For the next twelve years King led various forms of nonviolent protest against racial discrimination. Though his life was threatened repeatedly and he was arrested many times for violating state segregation laws, he never wavered in his quest to win civil rights through nonviolent tactics and with the cooperation of like-minded whites. His efforts were admired worldwide and inspired the passage of the Civil Rights Act of 1964, which has been referred to as a Magna Charta for African Americans.
2

King once confided to his closest aide, Wyatt Tee Walker, that Jackie Robinson’s example in breaking baseball’s color barrier inspired him to pursue racial integration on a national stage. “Jackie made it possible for me in the first place,” he said. “Without him, I would never have been able to do what I did.”
3
Surprised by the revelation, Walker asked him to explain. “Back in the days when integration wasn’t fashionable,” King said, “Jackie understood the trauma and the humiliation and the loneliness which comes with being a pilgrim walking in the lonesome byways toward the high road of freedom. He was a sit-inner before sit-ins and a freedom rider before freedom rides.”
4

When Roy Campanella, the first black catcher to break the color barrier and a teammate of Robinson’s, learned of the remark, he was quick to
point out that Jackie wasn’t the only one who should be credited with the success. “Without the Brooklyn Dodgers you don’t have
Brown v. Board of Education
,” he insisted, referring to the 1954 landmark Supreme Court decision that declared racial segregation illegal in the United States. “We were the first ones on the trains. We were the first ones down South not to go around the back of the restaurants, the first ones in the hotels. We were the teachers of the whole integration thing.”
5

Campanella’s defensiveness came from his belief that he, along with other African American teammates Don Newcombe, Joe Black, and Jim Gilliam, should also be credited with abolishing Jim Crow in American society. All of them endured racial abuse in the Negro Leagues longer than the single season Robinson apprenticed with the Kansas City Monarchs.
6
Unlike Robinson, who actively challenged Jim Crow, Campanella was more subdued in his protest because he knew white society wouldn’t listen. Instead he played the game at an extraordinary level, believing that he could play just as well as if not better than any white Major Leaguer and that he could crack baseball’s color line if an owner had the moral courage to give him the chance. Once given the opportunity, Campanella refused to jeopardize his Major League career by challenging directly the subtle forms of discrimination he faced or the state political and judicial systems that permitted it. He let his remarkable talent as a power hitter and catcher do the talking for him, believing that “ability,” not “militancy,” was the foundation upon which racial equality rested.

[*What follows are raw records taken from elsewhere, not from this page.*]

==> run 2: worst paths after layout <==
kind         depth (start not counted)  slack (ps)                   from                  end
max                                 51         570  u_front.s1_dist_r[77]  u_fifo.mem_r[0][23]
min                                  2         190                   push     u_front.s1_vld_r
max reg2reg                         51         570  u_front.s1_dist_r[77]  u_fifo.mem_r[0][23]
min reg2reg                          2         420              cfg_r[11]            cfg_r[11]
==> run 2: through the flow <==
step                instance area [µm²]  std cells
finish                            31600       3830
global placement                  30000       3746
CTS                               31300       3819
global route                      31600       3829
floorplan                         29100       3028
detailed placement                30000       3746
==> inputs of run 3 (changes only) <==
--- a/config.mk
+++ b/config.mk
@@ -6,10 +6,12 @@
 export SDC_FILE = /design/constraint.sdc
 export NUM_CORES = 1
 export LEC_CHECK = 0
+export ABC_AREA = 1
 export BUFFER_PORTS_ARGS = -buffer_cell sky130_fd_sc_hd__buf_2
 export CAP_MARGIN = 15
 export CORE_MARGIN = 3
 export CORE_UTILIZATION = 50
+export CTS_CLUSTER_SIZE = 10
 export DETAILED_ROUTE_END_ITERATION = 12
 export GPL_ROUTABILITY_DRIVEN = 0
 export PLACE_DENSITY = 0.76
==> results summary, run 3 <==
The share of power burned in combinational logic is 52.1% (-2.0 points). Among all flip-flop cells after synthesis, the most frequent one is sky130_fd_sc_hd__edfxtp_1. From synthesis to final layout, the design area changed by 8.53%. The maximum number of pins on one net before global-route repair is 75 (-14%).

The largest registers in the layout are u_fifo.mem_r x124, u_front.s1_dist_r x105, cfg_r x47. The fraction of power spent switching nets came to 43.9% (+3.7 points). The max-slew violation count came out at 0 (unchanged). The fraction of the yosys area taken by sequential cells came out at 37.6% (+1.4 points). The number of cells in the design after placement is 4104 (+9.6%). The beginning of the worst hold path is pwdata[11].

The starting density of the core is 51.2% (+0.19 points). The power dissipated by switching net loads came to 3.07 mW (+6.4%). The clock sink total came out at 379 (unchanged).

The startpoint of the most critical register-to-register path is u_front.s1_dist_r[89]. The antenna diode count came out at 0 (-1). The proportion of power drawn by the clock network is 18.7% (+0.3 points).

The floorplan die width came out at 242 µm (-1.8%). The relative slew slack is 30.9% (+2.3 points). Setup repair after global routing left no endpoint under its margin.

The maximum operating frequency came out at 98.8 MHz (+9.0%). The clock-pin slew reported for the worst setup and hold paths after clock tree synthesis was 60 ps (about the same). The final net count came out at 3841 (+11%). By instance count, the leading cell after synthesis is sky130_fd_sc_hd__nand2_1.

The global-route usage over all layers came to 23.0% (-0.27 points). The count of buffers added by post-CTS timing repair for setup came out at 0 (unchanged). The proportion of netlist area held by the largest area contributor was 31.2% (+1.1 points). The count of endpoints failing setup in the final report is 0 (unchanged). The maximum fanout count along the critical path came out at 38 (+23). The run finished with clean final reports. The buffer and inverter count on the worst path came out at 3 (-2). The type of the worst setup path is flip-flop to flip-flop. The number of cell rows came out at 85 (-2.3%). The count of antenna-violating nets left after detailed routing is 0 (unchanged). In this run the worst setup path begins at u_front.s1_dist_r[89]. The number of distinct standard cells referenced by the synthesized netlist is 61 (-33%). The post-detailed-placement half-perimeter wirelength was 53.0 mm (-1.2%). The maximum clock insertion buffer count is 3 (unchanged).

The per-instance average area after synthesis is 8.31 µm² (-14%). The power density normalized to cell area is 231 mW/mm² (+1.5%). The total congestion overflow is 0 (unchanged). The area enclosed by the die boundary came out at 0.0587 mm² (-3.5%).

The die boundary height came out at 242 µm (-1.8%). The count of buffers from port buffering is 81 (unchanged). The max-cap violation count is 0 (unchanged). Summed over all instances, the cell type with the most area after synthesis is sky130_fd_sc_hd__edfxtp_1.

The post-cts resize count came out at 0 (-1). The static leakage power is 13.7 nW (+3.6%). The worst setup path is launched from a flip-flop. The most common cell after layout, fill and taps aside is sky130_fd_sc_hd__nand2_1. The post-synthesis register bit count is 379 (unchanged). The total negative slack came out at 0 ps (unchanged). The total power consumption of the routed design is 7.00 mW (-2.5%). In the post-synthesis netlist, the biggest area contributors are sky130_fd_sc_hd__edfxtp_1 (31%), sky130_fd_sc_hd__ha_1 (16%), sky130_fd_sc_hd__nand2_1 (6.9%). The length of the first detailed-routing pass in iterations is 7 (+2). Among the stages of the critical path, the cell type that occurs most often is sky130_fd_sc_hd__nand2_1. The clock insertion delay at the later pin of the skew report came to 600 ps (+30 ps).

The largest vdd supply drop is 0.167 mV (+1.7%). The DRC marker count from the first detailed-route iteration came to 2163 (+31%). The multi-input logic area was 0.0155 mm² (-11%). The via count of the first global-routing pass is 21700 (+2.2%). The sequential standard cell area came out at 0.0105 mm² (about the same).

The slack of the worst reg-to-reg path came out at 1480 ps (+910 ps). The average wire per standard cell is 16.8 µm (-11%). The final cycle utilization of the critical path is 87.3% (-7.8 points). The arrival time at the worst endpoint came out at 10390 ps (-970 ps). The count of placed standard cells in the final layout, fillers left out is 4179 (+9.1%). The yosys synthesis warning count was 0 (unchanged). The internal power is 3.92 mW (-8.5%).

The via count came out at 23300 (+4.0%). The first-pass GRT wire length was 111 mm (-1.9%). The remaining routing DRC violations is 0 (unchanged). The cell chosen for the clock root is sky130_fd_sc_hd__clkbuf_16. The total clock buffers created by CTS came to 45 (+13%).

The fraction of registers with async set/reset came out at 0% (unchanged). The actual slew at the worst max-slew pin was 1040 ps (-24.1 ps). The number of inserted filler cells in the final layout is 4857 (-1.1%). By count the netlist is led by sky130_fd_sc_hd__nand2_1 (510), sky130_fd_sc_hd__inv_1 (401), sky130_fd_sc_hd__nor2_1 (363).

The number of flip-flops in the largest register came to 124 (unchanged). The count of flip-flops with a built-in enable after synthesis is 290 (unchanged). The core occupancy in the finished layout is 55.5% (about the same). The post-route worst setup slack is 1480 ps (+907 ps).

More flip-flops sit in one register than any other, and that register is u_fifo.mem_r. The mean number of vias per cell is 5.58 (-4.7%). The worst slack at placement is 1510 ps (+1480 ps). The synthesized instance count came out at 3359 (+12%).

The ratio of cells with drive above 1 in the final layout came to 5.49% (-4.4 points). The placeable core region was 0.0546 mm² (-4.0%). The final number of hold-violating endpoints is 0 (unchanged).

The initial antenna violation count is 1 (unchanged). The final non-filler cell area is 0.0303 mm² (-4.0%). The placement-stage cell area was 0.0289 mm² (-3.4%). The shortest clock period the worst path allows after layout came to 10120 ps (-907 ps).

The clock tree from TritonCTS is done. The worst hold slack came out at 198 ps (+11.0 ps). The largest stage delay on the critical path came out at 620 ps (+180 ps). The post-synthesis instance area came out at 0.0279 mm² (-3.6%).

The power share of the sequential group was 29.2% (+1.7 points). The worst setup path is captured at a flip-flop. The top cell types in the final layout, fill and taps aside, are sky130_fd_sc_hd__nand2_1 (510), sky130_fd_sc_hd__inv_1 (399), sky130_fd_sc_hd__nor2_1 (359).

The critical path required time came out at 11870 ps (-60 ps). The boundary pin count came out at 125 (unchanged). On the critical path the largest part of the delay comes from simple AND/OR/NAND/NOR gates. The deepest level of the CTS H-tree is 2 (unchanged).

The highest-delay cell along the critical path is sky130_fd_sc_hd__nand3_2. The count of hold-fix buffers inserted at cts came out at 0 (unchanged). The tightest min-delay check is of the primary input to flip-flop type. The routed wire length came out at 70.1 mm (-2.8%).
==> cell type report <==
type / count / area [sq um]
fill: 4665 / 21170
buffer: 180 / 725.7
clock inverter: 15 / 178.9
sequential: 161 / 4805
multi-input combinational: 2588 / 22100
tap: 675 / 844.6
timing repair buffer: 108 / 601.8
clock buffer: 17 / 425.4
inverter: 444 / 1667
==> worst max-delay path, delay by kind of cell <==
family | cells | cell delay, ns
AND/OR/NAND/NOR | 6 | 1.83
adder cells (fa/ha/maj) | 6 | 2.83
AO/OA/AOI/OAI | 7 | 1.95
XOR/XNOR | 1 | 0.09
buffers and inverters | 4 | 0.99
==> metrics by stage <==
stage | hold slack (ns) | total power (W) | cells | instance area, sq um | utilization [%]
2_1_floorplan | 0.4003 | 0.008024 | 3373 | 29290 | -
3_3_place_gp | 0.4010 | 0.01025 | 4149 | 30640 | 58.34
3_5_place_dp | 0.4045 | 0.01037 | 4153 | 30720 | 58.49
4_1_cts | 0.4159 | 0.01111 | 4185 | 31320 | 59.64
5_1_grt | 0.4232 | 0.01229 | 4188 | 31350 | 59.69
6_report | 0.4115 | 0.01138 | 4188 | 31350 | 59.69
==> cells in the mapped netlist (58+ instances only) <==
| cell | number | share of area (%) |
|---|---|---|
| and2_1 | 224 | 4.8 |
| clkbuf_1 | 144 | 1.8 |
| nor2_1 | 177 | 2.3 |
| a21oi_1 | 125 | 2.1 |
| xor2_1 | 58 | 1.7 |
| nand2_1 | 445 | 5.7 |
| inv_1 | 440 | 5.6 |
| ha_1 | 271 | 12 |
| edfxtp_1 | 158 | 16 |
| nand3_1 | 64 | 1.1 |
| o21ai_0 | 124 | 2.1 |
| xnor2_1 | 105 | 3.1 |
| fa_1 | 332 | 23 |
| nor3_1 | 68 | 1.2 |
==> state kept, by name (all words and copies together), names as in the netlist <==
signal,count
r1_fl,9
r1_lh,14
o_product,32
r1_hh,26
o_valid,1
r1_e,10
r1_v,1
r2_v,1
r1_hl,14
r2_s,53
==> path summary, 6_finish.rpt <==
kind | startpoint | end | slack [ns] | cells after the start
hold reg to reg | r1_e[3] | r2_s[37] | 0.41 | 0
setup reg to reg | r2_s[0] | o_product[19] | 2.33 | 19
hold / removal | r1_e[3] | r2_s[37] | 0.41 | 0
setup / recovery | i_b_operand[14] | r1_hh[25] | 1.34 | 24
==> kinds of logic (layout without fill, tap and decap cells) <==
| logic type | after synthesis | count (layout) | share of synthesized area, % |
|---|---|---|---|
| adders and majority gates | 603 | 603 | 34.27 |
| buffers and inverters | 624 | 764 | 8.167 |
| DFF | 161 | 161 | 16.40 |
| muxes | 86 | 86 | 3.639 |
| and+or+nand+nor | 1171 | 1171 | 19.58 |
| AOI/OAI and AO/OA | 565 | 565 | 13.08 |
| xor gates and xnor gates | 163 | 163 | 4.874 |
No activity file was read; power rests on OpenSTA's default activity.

Jackie Robinson thought differently. He possessed a fierce pride, an unrelenting competitiveness, and a keen racial consciousness that had been cultivated on the streets and playing fields of Pasadena, California, a city that was hostile to blacks. Throughout his life Robinson fought against Jim Crow, beginning at age eight, when a white neighbor called him a “nigger,” and continuing during his years as a stellar student-athlete at Pasadena Junior College and
UCLA
and, later, as a military officer and Negro Leaguer.
7
Although he did not provoke the racial discrimination he experienced, Robinson certainly didn’t back down when he was made a victim of it. His defiance sometimes resulted in trouble with the law and a military court-martial.
8
Robinson’s greatest challenge came in the mid-to-late 1940s, when he became the first African American to break Major League Baseball’s whites-only policy. Starring for the Brooklyn Dodgers,
he endured repeated death threats, racial slurs, and humiliating treatment from opposing players and fans. It was against his nature to suffer those indignities silently. But Robinson had promised Dodgers general manager Branch Rickey that he would not strike back for fear of setting the course of integration back a decade or more. The constant pressure and abuse he suffered resulted in pent-up anger. While he channeled the rage and hurt into a singular intensity that propelled him to greater feats on the playing field, those painful feelings also led to sleepless nights, graying hair, chronic stomach trouble, and perhaps a premature death at fifty-three in 1972.
9

To be sure, Robinson and Campanella possessed different personalities that often clashed during their years with the Brooklyn Dodgers. Where Robinson was overtly aggressive and intense, Campanella was more passive and easygoing. Jackie’s race consciousness and relentless drive were admired by teammates and eventually opponents, but those qualities certainly did not endear him to the white baseball establishment. Conversely, Campy’s indefatigable enthusiasm and boyish charm made him one of the game’s most popular players. The personality differences are best captured in the title and tone of each man’s autobiography. In
I Never Had It Made
, Robinson reveals the sadness, pain, and bitterness he experienced as a black man in a white man’s world, while Campanella, who spent the remainder of his life in a wheelchair after being paralyzed in a 1958 car accident, celebrates the enjoyable, sometimes amusing experiences of his baseball career in
It’s Good to Be Alive
.

But personality issues were only part of the conflict between the two men. Some of the tension came from mutual jealousy. Both players were extraordinarily talented and would eventually be elected to the National Baseball Hall of Fame. Robinson won Rookie of the Year in 1947 as a first baseman when he hit .297 and led the National League in stolen bases with 29. Two years later, as a second baseman, he was named the league’s Most Valuable Player, leading the circuit in hitting with a .342 average and steals with 37, while knocking in 124 runs. With Robinson as the catalyst, the Dodgers won six pennants and a world championship during his ten seasons in Brooklyn.
10
Campanella, a catcher, was also a mainstay of the Dodgers’ pennant winners of 1949, ’52, ’53, ’55, and ’56. The seven-time All-Star was voted the National League’s
MVP
in 1951, ’53, and ’55. In 1953,
his best season, Campy batted .312 and scored 103 runs, while his 142
RBI
s and 41 homers set Major League records for catchers.
11
Like other hugely successful teammates, Robinson and Campanella competed with each other for the spotlight. But they also treated the other’s playing achievements with a silent resentment that rarely if ever revealed itself in public. The jealousy went further than the playing field too.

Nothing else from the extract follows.